Potassium deficiency in aquatic plants

Potassium deficiency in Hygrophila corymbosa

Water values

  • KH: 3 °dH
  • Conductance: 280 µs/cm
  • Iron: ~ 0.05 - 0.1 mg/l
  • Nitrate: ~ 10 mg/l
  • Phosphate: ~ 0.1 mg/l

Water change approx. 50 % per week with reverse osmosis water mixed with approx. 10 % tap water. In addition, the water is hardened with one of the commercially available disc salts.

Despite daily fertilisation with KramerDrak for about 4 weeks, supplemented with Eudrakon P, the potassium deficiency has unfortunately increased considerably, as can be seen very clearly in the photo.

* Photo used with the kind permission of M. Manser (infinity)

The punctiform necroses on Hygrophila corymbosa, which always appear first on the older leaves, ultimately spread over the entire plant if the potassium deficiency persists. The commonly used aquatic plant species of the genus Hygrophila are among the most sensitive to a sub-optimal potassium supply and can therefore be successfully used as so-called indicator plants. They show symptoms long before plants of other species do. The only remedy is to provide a sufficient supply of potassium-containing preparations, regardless of whether the source is fertiliser, water conditioner or hardening or mineralising salts.
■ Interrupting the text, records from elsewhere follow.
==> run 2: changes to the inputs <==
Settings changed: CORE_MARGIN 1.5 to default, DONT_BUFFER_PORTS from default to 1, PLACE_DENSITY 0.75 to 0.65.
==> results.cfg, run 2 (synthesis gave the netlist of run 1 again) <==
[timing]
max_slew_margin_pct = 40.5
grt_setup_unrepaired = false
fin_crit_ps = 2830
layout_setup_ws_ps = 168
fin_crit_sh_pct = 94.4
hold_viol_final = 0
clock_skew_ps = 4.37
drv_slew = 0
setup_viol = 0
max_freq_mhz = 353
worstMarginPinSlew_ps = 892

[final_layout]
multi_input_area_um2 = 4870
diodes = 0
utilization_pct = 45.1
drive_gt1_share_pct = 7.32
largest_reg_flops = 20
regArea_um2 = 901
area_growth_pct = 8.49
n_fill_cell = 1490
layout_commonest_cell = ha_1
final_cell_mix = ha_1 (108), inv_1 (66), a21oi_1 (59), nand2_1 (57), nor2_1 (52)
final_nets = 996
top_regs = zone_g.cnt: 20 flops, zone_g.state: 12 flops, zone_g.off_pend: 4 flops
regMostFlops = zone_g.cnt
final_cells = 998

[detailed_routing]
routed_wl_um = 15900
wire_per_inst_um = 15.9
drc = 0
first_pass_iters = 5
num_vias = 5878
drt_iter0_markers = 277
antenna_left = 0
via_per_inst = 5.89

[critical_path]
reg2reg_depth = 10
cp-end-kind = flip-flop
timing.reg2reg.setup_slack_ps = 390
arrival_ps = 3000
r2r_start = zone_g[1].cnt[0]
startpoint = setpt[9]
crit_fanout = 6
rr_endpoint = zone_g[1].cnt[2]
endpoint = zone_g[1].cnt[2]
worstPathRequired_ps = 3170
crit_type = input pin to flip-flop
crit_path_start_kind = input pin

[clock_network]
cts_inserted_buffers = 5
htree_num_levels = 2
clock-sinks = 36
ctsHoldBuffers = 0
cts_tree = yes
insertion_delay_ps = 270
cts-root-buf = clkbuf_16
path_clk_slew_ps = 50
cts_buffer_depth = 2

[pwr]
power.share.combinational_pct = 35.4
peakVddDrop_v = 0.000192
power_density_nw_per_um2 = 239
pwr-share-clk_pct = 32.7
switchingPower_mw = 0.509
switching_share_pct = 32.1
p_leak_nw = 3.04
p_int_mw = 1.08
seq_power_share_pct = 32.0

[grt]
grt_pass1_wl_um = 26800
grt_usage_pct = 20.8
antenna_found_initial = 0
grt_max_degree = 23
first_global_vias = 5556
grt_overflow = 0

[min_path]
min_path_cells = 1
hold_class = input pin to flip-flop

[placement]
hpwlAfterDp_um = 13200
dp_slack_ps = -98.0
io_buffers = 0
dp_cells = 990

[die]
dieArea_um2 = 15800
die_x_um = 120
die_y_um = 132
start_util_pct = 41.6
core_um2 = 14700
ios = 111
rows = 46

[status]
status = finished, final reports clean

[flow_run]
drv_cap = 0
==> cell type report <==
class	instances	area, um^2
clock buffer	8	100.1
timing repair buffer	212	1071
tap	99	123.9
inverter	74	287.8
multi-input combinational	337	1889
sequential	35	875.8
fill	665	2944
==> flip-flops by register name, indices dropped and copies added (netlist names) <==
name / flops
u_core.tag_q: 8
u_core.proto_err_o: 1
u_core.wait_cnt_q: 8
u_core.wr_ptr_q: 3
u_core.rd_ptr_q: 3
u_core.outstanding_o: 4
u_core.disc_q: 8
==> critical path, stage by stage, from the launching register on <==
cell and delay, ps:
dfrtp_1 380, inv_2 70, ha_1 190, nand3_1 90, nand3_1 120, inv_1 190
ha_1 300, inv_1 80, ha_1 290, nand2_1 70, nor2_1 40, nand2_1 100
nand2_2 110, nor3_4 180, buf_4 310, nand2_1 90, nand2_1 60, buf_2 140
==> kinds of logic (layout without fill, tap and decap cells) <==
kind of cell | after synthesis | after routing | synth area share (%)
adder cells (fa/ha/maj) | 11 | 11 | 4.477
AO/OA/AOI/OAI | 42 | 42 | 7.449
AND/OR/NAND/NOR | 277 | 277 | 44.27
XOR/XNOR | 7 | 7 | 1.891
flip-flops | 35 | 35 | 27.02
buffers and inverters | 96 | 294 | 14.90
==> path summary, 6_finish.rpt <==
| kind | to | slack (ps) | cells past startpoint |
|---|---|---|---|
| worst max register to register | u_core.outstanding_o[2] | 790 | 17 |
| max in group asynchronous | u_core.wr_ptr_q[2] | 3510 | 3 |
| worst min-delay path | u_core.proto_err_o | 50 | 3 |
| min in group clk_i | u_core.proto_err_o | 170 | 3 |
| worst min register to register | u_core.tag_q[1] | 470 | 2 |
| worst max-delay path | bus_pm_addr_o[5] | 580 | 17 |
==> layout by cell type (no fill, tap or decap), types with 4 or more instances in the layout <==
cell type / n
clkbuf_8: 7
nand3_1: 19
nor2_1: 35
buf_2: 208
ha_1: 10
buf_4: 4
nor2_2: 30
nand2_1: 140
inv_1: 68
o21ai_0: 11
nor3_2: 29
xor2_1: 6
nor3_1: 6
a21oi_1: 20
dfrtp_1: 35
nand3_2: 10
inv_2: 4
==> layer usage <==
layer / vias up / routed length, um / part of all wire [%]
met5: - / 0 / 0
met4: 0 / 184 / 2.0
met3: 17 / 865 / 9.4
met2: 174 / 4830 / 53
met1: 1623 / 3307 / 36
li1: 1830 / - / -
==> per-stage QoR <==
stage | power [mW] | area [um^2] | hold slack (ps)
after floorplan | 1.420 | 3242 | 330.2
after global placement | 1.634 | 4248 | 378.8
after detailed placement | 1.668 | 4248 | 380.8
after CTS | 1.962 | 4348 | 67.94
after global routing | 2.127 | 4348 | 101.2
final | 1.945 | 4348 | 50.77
**src/rtl/mips_16_ctrl_pkg.sv**
```systemverilog
// Shared definitions for the MIPS-16 pipeline front-end controller.
// Holds the controller state encoding and the widths of the internal
// boot and stall counters so that sibling blocks agree on them.
package mips_16_ctrl_pkg;

  // Boot counter must hold BOOT_WAIT-1 (BOOT_WAIT <= 15).
  localparam int BOOT_CNT_W  = 4;
  // Consecutive-stall counter must hold STALL_LIMIT-1 (STALL_LIMIT <= 255).
  localparam int STALL_CNT_W = 8;
  // Width of the externally visible saturating stall statistic.
  localparam int STALL_CYC_W = 16;

  typedef enum logic [2:0] {
    ST_BOOT  = 3'd0,
    ST_RUN   = 3'd1,
    ST_STALL = 3'd2,
    ST_FLUSH = 3'd3,
    ST_HALT  = 3'd4
  } ctrl_state_e;

endpackage

```
**src/rtl/sat_counter.sv**
```systemverilog
// Saturating up-counter.
//   clk     : clock, rising edge
//   rst_n   : asynchronous active-low reset, clears the count
//   i_en    : count enable, one increment per enabled cycle
//   o_count : current count, sticks at all-ones instead of wrapping
module sat_counter #(
  parameter int WIDTH = 16
) (
  input  logic             clk,
  input  logic             rst_n,
  input  logic             i_en,
  output logic [WIDTH-1:0] o_count
);

  logic [WIDTH-1:0] r_count;
  logic             w_full;

  assign w_full  = (r_count == {WIDTH{1'b1}});
  assign o_count = r_count;

  always_ff @(posedge clk or negedge rst_n) begin
    if (!rst_n)
      r_count <= '0;
    else if (i_en && !w_full)
      r_count <= r_count + WIDTH'(1);
  end

endmodule

```
**src/rtl/if_fetch_ctrl.sv**
```systemverilog
// Instruction-fetch / hazard controller for the MIPS-16 pipeline.
// Registered state, combinational outputs (zero-cycle response to inputs).
//   clk                  : pipeline clock, rising edge
//   rst                  : asynchronous active-low reset
//   hazard_stall         : load-use hazard from ID
//   branch_taken         : branch resolved taken (IF_stage loads target)
//   halt_req             : debug halt request, level
//   resume_req           : debug resume, single-cycle pulse
//   instruction_fetch_en : IF_stage PC/fetch enable
//   if_id_flush          : zero the IF/ID register
//   id_ex_flush          : insert bubble into ID/EX
//   halt_ack             : high while halted
//   stall_err            : sticky stall-limit overflow flag
//   stall_cycles         : saturating count of STALL-state cycles
//   ctrl_state           : current state encoding
module if_fetch_ctrl
  import mips_16_ctrl_pkg::*;
#(
  parameter int BOOT_WAIT   = 2,
  parameter int STALL_LIMIT = 15
) (
  input  logic        clk,
  input  logic        rst,
  input  logic        hazard_stall,
  input  logic        branch_taken,
  input  logic        halt_req,
  input  logic        resume_req,
  output logic        instruction_fetch_en,
  output logic        if_id_flush,
  output logic        id_ex_flush,
  output logic        halt_ack,
  output logic        stall_err,
  output logic [15:0] stall_cycles,
  output logic [2:0]  ctrl_state
);

  localparam logic [BOOT_CNT_W-1:0]  BOOT_LAST  = BOOT_CNT_W'(BOOT_WAIT - 1);
  localparam logic [STALL_CNT_W-1:0] STALL_LAST = STALL_CNT_W'(STALL_LIMIT - 1);

  ctrl_state_e             r_state;
  ctrl_state_e             w_next;
  logic [BOOT_CNT_W-1:0]   r_boot_cnt;
  logic [STALL_CNT_W-1:0]  r_stall_cnt;
  logic                    r_stall_err;
  // Set when leaving HALT by resume while halt_req is still high; blocks a
  // re-halt until halt_req has been seen low.
  logic                    r_halt_blk;

  logic                    w_fetch_en;
  logic                    w_if_id_flush;
  logic                    w_id_ex_flush;
  logic                    w_stall_ovf;
  logic                    w_halt_ok;
  logic                    w_in_stall;

  assign w_halt_ok  = halt_req && !r_halt_blk;
  assign w_in_stall = (r_state == ST_STALL);

  //--------------------------------------------------------------------------
  // State register
  //--------------------------------------------------------------------------
  always_ff @(posedge clk or negedge rst) begin
    if (!rst)
      r_state <= ST_BOOT;
    else
      r_state <= w_next;
  end

  //--------------------------------------------------------------------------
  // Next state and output decode
  //--------------------------------------------------------------------------
  always_comb begin
    w_next        = r_state;
    w_fetch_en    = 1'b0;
    w_if_id_flush = 1'b0;
    w_id_ex_flush = 1'b0;
    w_stall_ovf   = 1'b0;
    case (r_state)
      ST_BOOT: begin
        if (r_boot_cnt == BOOT_LAST)
          w_next = ST_RUN;
      end
      ST_RUN: begin
        if (branch_taken) begin
          // PC loads the target this cycle; both younger stages are squashed.
          w_fetch_en    = 1'b1;
          w_if_id_flush = 1'b1;
          w_id_ex_flush = 1'b1;
          w_next        = ST_FLUSH;
        end else if (hazard_stall) begin
          w_id_ex_flush = 1'b1;
          w_next        = ST_STALL;
        end else if (w_halt_ok) begin
          w_next = ST_HALT;
        end else begin
          w_fetch_en = 1'b1;
        end
      end
      ST_FLUSH: begin
        w_fetch_en    = 1'b1;
        w_if_id_flush = 1'b1;
        if (branch_taken)
          w_id_ex_flush = 1'b1;  // back-to-back branch: squash again, stay
        else
          w_next = ST_RUN;
      end
      ST_STALL: begin
        w_id_ex_flush = 1'b1;
        if (branch_taken) begin
          w_fetch_en    = 1'b1;
          w_if_id_flush = 1'b1;
          w_next        = ST_FLUSH;
        end else if (!hazard_stall) begin
          w_next = ST_RUN;
        end else if (r_stall_cnt == STALL_LAST) begin
          // This is the STALL_LIMIT-th consecutive stall cycle.
          w_stall_ovf = 1'b1;
          w_next      = ST_HALT;
        end
      end
      ST_HALT: begin
        if (resume_req)
          w_next = ST_RUN;
      end
      default: w_next = ST_BOOT;
    endcase
  end

  //--------------------------------------------------------------------------
  // Boot wait counter: only advances while in BOOT.
  //--------------------------------------------------------------------------
  always_ff @(posedge clk or negedge rst) begin
    if (!rst)
      r_boot_cnt <= '0;
    else if (r_state == ST_BOOT)
      r_boot_cnt <= r_boot_cnt + BOOT_CNT_W'(1);
  end

  //--------------------------------------------------------------------------
  // Consecutive-stall counter: counts STALL cycles, cleared on any exit.
  //--------------------------------------------------------------------------
  always_ff @(posedge clk or negedge rst) begin
    if (!rst)
      r_stall_cnt <= '0;
    else if (w_in_stall && (w_next == ST_STALL))
      r_stall_cnt <= r_stall_cnt + STALL_CNT_W'(1);
    else
      r_stall_cnt <= '0;
  end

  //--------------------------------------------------------------------------
  // Sticky overflow flag, reset-only clear.
  //--------------------------------------------------------------------------
  always_ff @(posedge clk or negedge rst) begin
    if (!rst)
      r_stall_err <= 1'b0;
    else if (w_stall_ovf)
      r_stall_err <= 1'b1;
  end

  //--------------------------------------------------------------------------
  // Halt edge tracker.
  //--------------------------------------------------------------------------
  always_ff @(posedge clk or negedge rst) begin
    if (!rst)
      r_halt_blk <= 1'b0;
    else if ((r_state == ST_HALT) && resume_req)
      r_halt_blk <= halt_req;
    else if (!halt_req)
      r_halt_blk <= 1'b0;
  end

  //--------------------------------------------------------------------------
  // Saturating statistic of STALL-state cycles.
  //--------------------------------------------------------------------------
  sat_counter #(
    .WIDTH (STALL_CYC_W)
  ) u_stall_cycles (
    .clk     (clk),
    .rst_n   (rst),
    .i_en    (w_in_stall),
    .o_count (stall_cycles)
  );

  assign instruction_fetch_en = w_fetch_en;
  assign if_id_flush          = w_if_id_flush;
  assign id_ex_flush          = w_id_ex_flush;
  assign halt_ack             = (r_state == ST_HALT);
  assign stall_err            = r_stall_err;
  assign ctrl_state           = r_state;

endmodule
```
**config.mk**
```make
export PLATFORM = sky130hd
export DESIGN_NAME = if_fetch_ctrl
export DESIGN_NICKNAME = d
export VERILOG_FILES = /design/src/rtl/mips_16_ctrl_pkg.sv /design/src/rtl/sat_counter.sv /design/src/rtl/if_fetch_ctrl.sv
export SDC_FILE = /design/constraint.sdc
export NUM_CORES = 1
export LEC_CHECK = 0
export ABC_AREA = 1
export BUFFER_PORTS_ARGS = -buffer_cell sky130_fd_sc_hd__clkbuf_2
export CAP_MARGIN = 25
export CORE_MARGIN = 2
export CORE_UTILIZATION = 56
export DETAILED_ROUTE_END_ITERATION = 6
export PLACE_DENSITY = 0.78
export SYNTH_ARGS = -nofsm -noshare
export SYNTH_HDL_FRONTEND = slang
export SYNTH_SLANG_ARGS = --single-unit
```
**constraint.sdc**
```tcl
create_clock -name clk -period 1.7 [get_ports clk]
set_input_delay 0.085 -clock clk [delete_from_list [all_inputs] [get_ports clk]]
set_output_delay 0.085 -clock clk [all_outputs]
set_load 0.005 [all_outputs]
```
==> reports/results.tsv <==
metric	value	unit
drt_iter0_drc	87	
synth_nets	257	
drv_slew	0	
antenna_found_initial	0	
hold_ws	0.0989	ns
wl_per_cell	11.6	um
finish.utilization	0.686	
grt_pass1_wl	6790	um
crit_path_frequent_cell	inv_2	
die_w	62.6	um
yosysSeqAreaShare	0.430	
vdd_drop_max	0.000580	V
finalWirelength	3930	um
diodes	0	
worst_slew_pin_slew	0.540	ns
path_clk_slew	0.09	ns
syn_area_per_cell	7.81	sq um
status	complete, no violations	
cts_made_buffers	5	
path_max_fanout	5	
fin_nets	302	
synth_warnings	0	
power_density	1090	nW/um^2
clock_latency	0.35	ns
yosysUniqueCellTypes	25	
drive_gt1_frac	0.229	
slowest_delay	0.43	ns
power.total	2.48	mW
r2r_cells	9	
dpl.cell_count	323	
final_antenna_net_count	0	
relSlewSlack	0.640	
cts.sinks	33	
synthCells	246	
initial_core_util	0.580	
r2r_slack	0.12	ns
gp_congestion	0.865	
hpwl	2850	um
synth-seq-cells	33	
synthDominantAreaCellType	dfrtp_1	
cts_tree	yes	
final_hold_viol_count	0	
required	1.62	ns
grt_max_degree	24	
netlist_area	1920	sq um
drc	0	
vias	1662	
via_per_inst	4.92	
grt_usage	0.219	
fin_crit	1.59	ns
drv_cap	0	
stdcell_count	338	
std_cell_rows	21	
worstSetupPathType	flip-flop to output pin	
startpoint_type	flip-flop	
crit_slowest_cell	dfrtp_1	
finClkSkew	0.0122	ns
hold_depth	4	
path_cells	inv_2, nand2_1, nor2_4, inv_2, o21ai_0, clkbuf_2	
die_h	62.6	um
synthTopCellsByArea	dfrtp_1 (43%), nand2_1 (14%), xor2_1 (5.9%), nor2_1 (5.7%), inv_1 (5.5%)	
io_pins	30	
end_kind	output pin	
h-tree-depth	2	
hold_class	primary input to flip-flop	
setup_violations	0	
netlist.area_leader.share	0.430	
p_leak	1.13	nW
clockRootBuffer	clkbuf_4	
area_growth	18.2	%
max_freq	629	MHz
port_buffers	29	
overflow	0	
cts_buffer_depth	2	
worstPathArrival	1.50	ns
min_period_over_period	0.935	
die_area	3920	sq um
grt_pass1_vias	1563	
drtPass1Iterations	4	
fp.coreArea	3310	sq um
-- cell usage after synthesis, drive strengths merged --
cell and n:
nor2 34, nor4 1, nand3 9, a21boi 1, a21oi 4, nand2b 1, o21ai 14, o211ai 1
ha 5, xnor2 5, inv 33, buf 2, dfrtp 33, nor3 7, nand2 78, xor2 13
nand4 5
-- layout by cell type, fill, tap and decap left out, types with 2 or more instances in the layout --
master / synthesis / routed
inv_1: 28 / 28
clkbuf_4: 0 / 5
inv_2: 5 / 5
o21ai_2: 2 / 2
xnor2_1: 5 / 5
nor2_4: 3 / 3
xor2_1: 13 / 13
nor3_1: 4 / 4
o21ai_0: 11 / 11
nor3_2: 2 / 2
dlygate4sd3_1: 0 / 3
buf_12: 0 / 2
clkbuf_2: 0 / 29
nor2_1: 29 / 29
nor2_2: 2 / 2
clkinv_2: 0 / 2
a21oi_1: 4 / 4
dfrtp_1: 33 / 31
nand4_1: 5 / 5
buf_4: 0 / 6
ha_1: 5 / 5
nand3_1: 9 / 9
nand2_2: 5 / 5
nand2_1: 73 / 73
dfrtp_2: 0 / 2
-- sequential cells by signal, summed over array words and instances, names as in the netlist --
name                    flops
r_halt_blk                  1
ctrl_state                  3
r_stall_cnt                 8
u_stall_cycles.o_count     16
stall_err                   1
r_boot_cnt                  4
-- worst max-delay path, delay by kind of cell (launching register included) --
kind | cells | cell delay (ns)
DFF | 1 | 0.43
and+or+nand+nor | 2 | 0.26
AOI/OAI and AO/OA | 1 | 0.16
buffers and inverters | 3 | 0.32
-- layout make-up --
| cell class | instances | area (sq um) |
|---|---|---|
| multi-input combinational | 178 | 950 |
| clock buffer | 6 | 41.3 |
| sequential | 33 | 828 |
| clock inverter | 2 | 10.0 |
| timing repair buffer | 40 | 260 |
| tap | 46 | 57.6 |
| fill | 284 | 1040 |
| inverter | 33 | 124 |
-- worst paths after layout --
check	start	end
setup / recovery	ctrl_state[2]$_DFF_PN0_	instruction_fetch_en
hold / removal	branch_taken	ctrl_state[2]$_DFF_PN0_
setup reg to reg	u_stall_cycles.o_count[1]$_DFFE_PN0P_	u_stall_cycles.o_count[14]$_DFFE_PN0P_
hold reg to reg	r_boot_cnt[3]$_DFFE_PN0P_	r_boot_cnt[3]$_DFFE_PN0P_
max in group asynchronous	rst	u_stall_cycles.o_count[0]$_DFFE_PN0P_
min in group asynchronous	rst	u_stall_cycles.o_count[11]$_DFFE_PN0P_
-- kinds of logic (layout without fill, tap and decap cells) --
kind of cell	count (synthesis)	in the layout	synth area share
AOI/OAI and AO/OA	20	20	0.0645
xor gates and xnor gates	18	18	0.0820
and+or+nand+nor	135	135	0.315
adders and majority gates	5	5	0.0326
DFF	33	33	0.430
buffers and inverters	35	81	0.0762
-- power breakdown --
part	internal (mW)	total, mW	leakage, nW	switching, mW
logic	0.432	0.972	0.658	0.540
registers	0.922	1.08	0.437	0.160
clock network	0.157	0.428	0.0320	0.271
-- timing repair --
item	4_1_cts	5_1_grt
hold buffers	3	0
setup buffers	0	4
endpoints found under the setup margin	0	13
hold endpoints to repair	23	0
gates resized for setup	0	2
-- layer usage --
metal  routed length (um)  share of wire  global-route usage  up-vias
met4                   85          0.022              0.0944        0
met2                 1910           0.49               0.353       31
li1                     -              -                   -      858
met1                 1760           0.45               0.282      765
met3                  172          0.044              0.0541        8
met5                    0              0                   0        -
-- stage by stage --
| step | instance area [sq um] | worst slack (ns) | TNS [ns] |
|---|---|---|---|
| global placement | 2130 | 0.151 | 0 |
| global route | 2270 | -0.00829 | -0.0271 |
| floorplan | 1920 | 0.196 | 0 |
| CTS | 2210 | 0.0741 | 0 |
| detailed placement | 2130 | 0.122 | 0 |
| finish | 2270 | 0.111 | 0 |
Note: power is estimated with default switching activity, not from simulation.
**config.mk**
```make
export PLATFORM = sky130hd
export DESIGN_NAME = row_fifo_serializer
export DESIGN_NICKNAME = d
export VERILOG_FILES = /design/src/rtl/sa_pkg.sv /design/src/rtl/sa_word_select.sv /design/src/rtl/row_fifo_serializer.sv
export SDC_FILE = /design/constraint.sdc
export NUM_CORES = 1
export LEC_CHECK = 0
export CAP_MARGIN = 10
export CORE_MARGIN = 2
export CORE_UTILIZATION = 49
export DETAILED_ROUTE_END_ITERATION = 16
export PLACE_DENSITY_LB_ADDON = 0.15
export SETUP_SLACK_MARGIN = 0.15
export SLEW_MARGIN = 0
export SYNTH_ARGS = -nofsm -noshare
export SYNTH_HDL_FRONTEND = slang
export SYNTH_SLANG_ARGS = --single-unit
```
**constraint.sdc**
```tcl
create_clock -name i_clk -period 2.1 [get_ports i_clk]
set_input_delay 0.42 -clock i_clk [delete_from_list [all_inputs] [get_ports i_clk]]
set_output_delay 0.42 -clock i_clk [all_outputs]
set_load 0.01 [all_outputs]
```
There are probably several causes in this case.

Even if the tap water is very rich in potassium, the potassium concentration is reduced to 10 % of the original concentration by blending with UO water. Unfortunately, most commercially available salts skimp on potassium salts as they are not among the cheapest components. A water conditioner containing potassium was also not used.
As a result, the supply of the nutrient potassium remained far below the requirements of the plant community in this aquarium, which was shown by the severe necrosis of this H. corymbosa.

When designing and producing all DRAK aquarium preparations, we therefore always ensure that there is an adequate supply of potassium, so that such massive deficiency symptoms very rarely occur when using our fertilisers, hardening salts and water conditioners.